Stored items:

○ ○ ○ ○ ○ ○ ○

Background: an optimization exercise with open tools, aiming at small area, a short achievable clock period and few clock cycles per item. Do not read the settings as production practice. Where RTL was checked, it was by simulation tests only, not by an equivalence proof against the original.

==> amber <==
Design aes_core, start of the top module:
module aes_core (
    input  wire         clk,
    input  wire         rst,       
    input  wire         start,     
    input  wire         key_256,   
    input  wire [255:0] key,
    input  wire [127:0] din,       
    output wire         ready,     
    output reg          done,      
    output reg  [127:0] dout
);
==> flow/config.mk <==
export PLATFORM = sky130hd
export DESIGN_NAME = aes_core
export DESIGN_NICKNAME = aes_core
export VERILOG_FILES = /design/flow/design.v
export SDC_FILE = /design/flow/constraint.sdc
export NUM_CORES = 4
export LEC_CHECK = 0
export ABC_CLOCK_PERIOD_IN_PS = 4400
export CAP_MARGIN = 20
export CORE_MARGIN = 2
export CORE_UTILIZATION = 40
export SETUP_SLACK_MARGIN = 2.6
export SLEW_MARGIN = 20
export TNS_END_PERCENT = 5
==> flow/constraint.sdc <==
create_clock -name core_clock -period 7.0 [get_ports {clk}]
set_input_delay 1.4000 -clock core_clock [delete_from_list [all_inputs] [get_ports {clk}]]
set_output_delay 1.4000 -clock core_clock [all_outputs]
set_load 0.01 [all_outputs]
run.sh (not shown) runs the stock make flow with config.mk's settings and CLKGATE_MAP_FILE= SYNTH_SCRIPT=/design/flow/synth_recipe.tcl, a recipe that flattens the netlist after the stock synthesis.
==> ember (differences from amber) <==
Settings changed: ABC_CLOCK_PERIOD_IN_PS 4400 to 3400, SETUP_SLACK_MARGIN 2.6 to 3.6, TNS_END_PERCENT 5 to 0.
==> tundra (differences from amber) <==
Settings changed: ABC_CLOCK_PERIOD_IN_PS 4400 to 2700, SETUP_SLACK_MARGIN 2.6 to 4.3, TNS_END_PERCENT 5 to 0.
==> metrics.md <==
| Metric | Value |
|---|---|
| Clock skew | 0.04987 ns |
| Worst hold start | kb0[57] |
| Worst Reg2Reg Path Length in Cells | 10 |
| Final instance area | 0.08677 sq mm |
| Placement-stage cell area | 0.07511 sq mm |
| R2R Path End | st0[81] |
| Worst path slowest cell | xnor2_1 |
| Hold EP | kb1[57] |
| Outcome | no timing/DRC/antenna violations |
| Post-CTS resize count | 430 |
| Final weighted congestion of routability-driven global placement | 0.9559 |
| Register share of the cell area | 25.92% |
| Register area | 0.02250 sq mm |
the above is filed under ember

==> metrics.md <==
| Metric | Value |
|---|---|
| Hold EP | kb1[62] |
| Post-CTS resize count | 1 |
| Worst hold start | kb0[62] |
| Worst Reg2Reg Path Length in Cells | 8 |
| Final instance area | 0.07954 sq mm |
| Placement-stage cell area | 0.07513 sq mm |
| Outcome | no timing/DRC/antenna violations |
| Worst path slowest cell | xnor2_1 |
the above is filed under amber

==> metrics.md <==
| Metric | Value |
|---|---|
| DPL Wire Length | 189400 um |
| Outcome | no timing/DRC/antenna violations |
| Register share of the cell area | 25.26% |
| WL met3 | 10670 um |
| Worst path slowest cell | xor3_2 |
| Register area | 0.02255 sq mm |
| Worst hold start | kb0[108] |
| Final instance area | 0.08926 sq mm |
| Main combinational cell family by area after synthesis | XOR/XNOR gates |
| Placement-stage cell area | 0.07553 sq mm |
| Post-CTS resize count | 751 |
| R2R Path End | dout[30] |
| Worst Reg2Reg Path Length in Cells | 10 |
the above is filed under tundra

No functional check of the RTL was part of any run of this note.

========
==> run B <==
Another version of the RTL of aes_core (not shown whole).
make LEC_CHECK=0 ABC_CLOCK_PERIOD_IN_PS=2400 CAP_MARGIN=20 CORE_MARGIN=2 CORE_UTILIZATION=55 CTS_CLUSTER_DIAMETER=120 CTS_CLUSTER_SIZE=30 SETUP_SLACK_MARGIN=4.6 SLEW_MARGIN=20 TNS_END_PERCENT=0 finish   # period 7.0 ns
==> inputs of run G, as changes to run B <==
--- a/flow/design.v
+++ b/flow/design.v
@@ -208,14 +208,14 @@
     assign m = {M20, M21, M22, M23};
 endmodule
 module aes_sbox_p2 (
     input  wire [7:0] a,
     input  wire [3:0] m,
-    output wire [19:0] p
+    output wire [16:0] p
 );
     wire M20, M21, M22, M23;
-    wire T1, T2, T3, T4, T5, T6, T7, T8, T9, T10, T11, T12, T13, T15, T16, T17, T18, T19, T20, T21, T22, T23, T27, M24, M25, M26, M27, M28, M29, M30, M31, M32, M33, M34, M35, M36, M37, M38, M39, M40, M41, M42, M43, M44, M45, M46, M47, M48, M49, M50, M51, M52, M53, M54, M55, M56, M57, M58, M59, M60, M61, M62, M63, L0, L1, L2, L3, L4, L5, L8, L9, L12, L14;
+    wire T1, T2, T3, T4, T5, T6, T7, T8, T9, T10, T11, T12, T13, T15, T16, T17, T18, T19, T20, T21, T22, T23, T27, M24, M25, M26, M27, M28, M29, M30, M31, M32, M33, M34, M35, M36, M37, M38, M39, M40, M41, M42, M43, M44, M45, M46, M47, M48, M49, M50, M51, M52, M53, M54, M55, M56, M57, M58, M59, M60, M61, M62, M63, L0, L1, L2, L3, L4, L5, L6, L7, L8, L9, L10, L11, L12, L13, L14, L15, L16, L17, L18, L19, L20, L22;
     assign M20 = m[3];
     assign M21 = m[2];
     assign M22 = m[1];
     assign M23 = m[0];
     wire U0, U1, U2, U3, U4, U5, U6, U7;
@@ -294,55 +294,52 @@
     assign L1 = M50 ^ M56;
     assign L2 = M46 ^ M48;
     assign L3 = M47 ^ M55;
     assign L4 = M54 ^ M58;
     assign L5 = M49 ^ M61;
-    assign L8 = M51 ^ M59;
-    assign L9 = M52 ^ M53;
-    assign L12 = M48 ^ M51;
-    assign L14 = M52 ^ M61;
-    assign p = {L0, L1, L12, L14, L2, L3, L4, L5, L8, L9, M46, M50, M53, M55, M56, M57, M58, M60, M62, M63};
-endmodule
-module aes_sbox_p3 (
-    input  wire [19:0] p,
-    output wire [7:0] y
-);
-    wire L0, L1, L12, L14, L2, L3, L4, L5, L8, L9, M46, M50, M53, M55, M56, M57, M58, M60, M62, M63;
-    wire L6, L7, L10, L11, L13, L15, L16, L17, L18, L19, L20, L21, L22, L23, L24, L25, L26, L27, L28, L29;
-    assign L0 = p[19];
-    assign L1 = p[18];
-    assign L12 = p[17];
-    assign L14 = p[16];
-    assign L2 = p[15];
-    assign L3 = p[14];
-    assign L4 = p[13];
-    assign L5 = p[12];
-    assign L8 = p[11];
-    assign L9 = p[10];
-    assign M46 = p[9];
-    assign M50 = p[8];
-    assign M53 = p[7];
-    assign M55 = p[6];
-    assign M56 = p[5];
-    assign M57 = p[4];
-    assign M58 = p[3];
-    assign M60 = p[2];
-    assign M62 = p[1];
-    assign M63 = p[0];
     assign L6 = M62 ^ L5;
     assign L7 = M46 ^ L3;
+    assign L8 = M51 ^ M59;
+    assign L9 = M52 ^ M53;
     assign L10 = M53 ^ L4;
     assign L11 = M60 ^ L2;
+    assign L12 = M48 ^ M51;
     assign L13 = M50 ^ L0;
+    assign L14 = M52 ^ M61;
     assign L15 = M55 ^ L1;
     assign L16 = M56 ^ L0;
     assign L17 = M57 ^ L1;
     assign L18 = M58 ^ L8;
     assign L19 = M63 ^ L4;
     assign L20 = L0 ^ L1;
-    assign L21 = L1 ^ L7;
     assign L22 = L3 ^ L12;
+    assign p = {L1, L2, L6, L7, L8, L9, L10, L11, L13, L14, L15, L16, L17, L18, L19, L20, L22};
+endmodule
+module aes_sbox_p3 (
+    input  wire [16:0] p,
+    output wire [7:0] y
+);
+    wire L1, L2, L6, L7, L8, L9, L10, L11, L13, L14, L15, L16, L17, L18, L19, L20, L22;
+    wire L21, L23, L24, L25, L26, L27, L28, L29;
+    assign L1 = p[16];
+    assign L2 = p[15];
+    assign L6 = p[14];
+    assign L7 = p[13];
+    assign L8 = p[12];
+    assign L9 = p[11];
+    assign L10 = p[10];
+    assign L11 = p[9];
+    assign L13 = p[8];
+    assign L14 = p[7];
+    assign L15 = p[6];
+    assign L16 = p[5];
+    assign L17 = p[4];
+    assign L18 = p[3];
+    assign L19 = p[2];
+    assign L20 = p[1];
+    assign L22 = p[0];
+    assign L21 = L1 ^ L7;
     assign L23 = L18 ^ L2;
     assign L24 = L15 ^ L9;
     assign L25 = L6 ^ L10;
     assign L26 = L7 ^ L9;
     assign L27 = L8 ^ L10;
@@ -379,12 +376,12 @@
     reg [15:0]  km1;                     
     reg [127:0] ka1, kb1;
     reg         v1, is256_1;
     reg [3:0]   rnd1;
     reg [7:0]   rcon1;
-    reg [319:0] q2;                      
-    reg [79:0]  kq2;                     
+    reg [271:0] q2;                      
+    reg [67:0]  kq2;                     
     reg [127:0] ka2, kb2;
     reg         v2, is256_2;
     reg [3:0]   rnd2;
     reg [7:0]   rcon2;
     reg         rdy;                     
@@ -403,26 +400,26 @@
     generate
         for (gi = 0; gi < 4; gi = gi + 1) begin : g_ks1
             aes_sbox_p1 u_ks1 (.a(kwa[31-8*gi -: 8]), .m(kma[15-4*gi -: 4]));
         end
     endgenerate
-    wire [319:0] qa;
+    wire [271:0] qa;
     generate
         for (gi = 0; gi < 16; gi = gi + 1) begin : g_s2
-            aes_sbox_p2 u_s2 (.a(x1[127-8*gi -: 8]), .m(m1[63-4*gi -: 4]), .p(qa[319-20*gi -: 20]));
+            aes_sbox_p2 u_s2 (.a(x1[127-8*gi -: 8]), .m(m1[63-4*gi -: 4]), .p(qa[271-17*gi -: 17]));
         end
     endgenerate
-    wire [79:0] kqa;
+    wire [67:0] kqa;
     generate
         for (gi = 0; gi < 4; gi = gi + 1) begin : g_ks2
-            aes_sbox_p2 u_ks2 (.a(kw1[31-8*gi -: 8]), .m(km1[15-4*gi -: 4]), .p(kqa[79-20*gi -: 20]));
+            aes_sbox_p2 u_ks2 (.a(kw1[31-8*gi -: 8]), .m(km1[15-4*gi -: 4]), .p(kqa[67-17*gi -: 17]));
         end
     endgenerate
     wire [127:0] sb;
     generate
         for (gi = 0; gi < 16; gi = gi + 1) begin : g_s3
-            aes_sbox_p3 u_s3 (.p(q2[319-20*gi -: 20]), .y(sb[127-8*gi -: 8]));
+            aes_sbox_p3 u_s3 (.p(q2[271-17*gi -: 17]), .y(sb[127-8*gi -: 8]));
         end
     endgenerate
     wire [127:0] sr;
     generate
         for (gi = 0; gi < 16; gi = gi + 1) begin : g_shift
@@ -450,21 +447,26 @@
     wire [127:0] mc = {mix_column(sr[127:96]), mix_column(sr[95:64]),
                        mix_column(sr[63:32]),  mix_column(sr[31:0])};
     wire [31:0] sw;
     generate
         for (gi = 0; gi < 4; gi = gi + 1) begin : g_ks3
-            aes_sbox_p3 u_ks3 (.p(kq2[79-20*gi -: 20]), .y(sw[31-8*gi -: 8]));
+            aes_sbox_p3 u_ks3 (.p(kq2[67-17*gi -: 17]), .y(sw[31-8*gi -: 8]));
         end
     endgenerate
     wire        rot2 = ~is256_2 | rnd2[0];
     wire [7:0]  rc   = rot2 ? rcon2 : 8'h00;
     wire [31:0] p0   = ka2[127:96] ^ {rc, 24'h0};
     wire [31:0] p1   = p0 ^ ka2[95:64];
     wire [31:0] p2   = p0 ^ (ka2[95:64] ^ ka2[63:32]);
     wire [31:0] p3   = p0 ^ (ka2[95:64] ^ ka2[63:32] ^ ka2[31:0]);
-    wire [127:0] next_key = {p0, p1, p2, p3} ^ {4{sw}};   
-    wire [127:0] rk = is256_2 ? kb2 : next_key;
+    wire [127:0] pfx  = {p0, p1, p2, p3};
+    wire [127:0] rk_early = is256_2 ? kb2 : pfx;
+    wire [31:0]  sw_rk    = sw & {32{~is256_2}};
+    wire [31:0]  sw_ka    = sw & {32{~is256_2 & ~rdy}};
+    wire [31:0]  sw_kb    = sw & {32{~rdy}};
+    wire [127:0] ka_early = rdy ? key[255:128] : rk_early;
+    wire [127:0] kb_early = rdy ? {key[127:32], key_256 ? key[31:0] : key[159:128]} : pfx;
     wire fin0 = (rnd0 == (is256_0 ? 4'd14 : 4'd10));
     wire fin1 = (rnd1 == (is256_1 ? 4'd14 : 4'd10));
     wire fin2 = (rnd2 == (is256_2 ? 4'd14 : 4'd10));
     always @(posedge clk) begin
         x1      <= xa;
@@ -481,22 +483,20 @@
         ka2     <= ka1;
         kb2     <= kb1;
         is256_2 <= is256_1;
         rnd2    <= rnd1;
         rcon2   <= rcon1;
-        dout <= sr ^ rk;
+        dout <= sr ^ rk_early ^ {4{sw_rk}};
+        ka0  <= ka_early ^ {4{sw_ka}};
+        kb0  <= kb_early ^ {4{sw_kb}};
         if (rdy) begin
             st0     <= din;
-            ka0     <= key[255:128];
-            kb0     <= {key[127:32], key_256 ? key[31:0] : key[159:128]};
             is256_0 <= key_256;
             rnd0    <= 4'd1;
             rcon0   <= 8'h01;
         end else begin
             st0     <= mc;
-            ka0     <= rk;
-            kb0     <= next_key;
             is256_0 <= is256_2;
             rnd0    <= rnd2 + 4'd1;
             rcon0   <= rot2 ? xtime(rcon2) : rcon2;
         end
     end
- CORE_UTILIZATION: 55 -> 65
- CTS_CLUSTER_DIAMETER: 120 -> 100
- CTS_CLUSTER_SIZE: 30 -> 24
- PLACE_DENSITY: unset -> 0.75
==> inputs of run R, as changes to run B <==
- CORE_UTILIZATION: 55 -> 40
- CTS_CLUSTER_DIAMETER: 120 -> unset
- CTS_CLUSTER_SIZE: 30 -> unset
==> run summary <==
- The lowest design area belongs to run G, the highest to run R.
- Clock skew: run G < run B < run R.
- Against run B, the hold slack of run G is worse by 5.5 ps.
- Run G went through all stages and came out clean. Run R finished clean. Run B finished clean.
- Between run R and run G, the lower flip-flop and latch count is in run G (gap 60).
- Routed wire length: run G is smaller than run R (about 11%).
- Of run B and run R, run R has the higher via count (gap about 1.6%, measured against run R).
Testbench counts of run B, summed over its fixed seeds: cycles 97,597, blocks 8,000.
Testbench counts of run R, summed over its fixed seeds: cycles 97,597, blocks 8,000.
Only the layout flow was run in run G; the RTL was not checked for function there.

○ ○ ○ ○ ○ ○ ○

EXERCISE PROMPT: Find the word "start" in the data and copy out each line where it turns up.

SOLUTION TO THIS TASK:
Design aes_core, start of the top module:
    input  wire         start,     
| Worst hold start | kb0[57] |
| Worst hold start | kb0[62] |
| Worst hold start | kb0[108] |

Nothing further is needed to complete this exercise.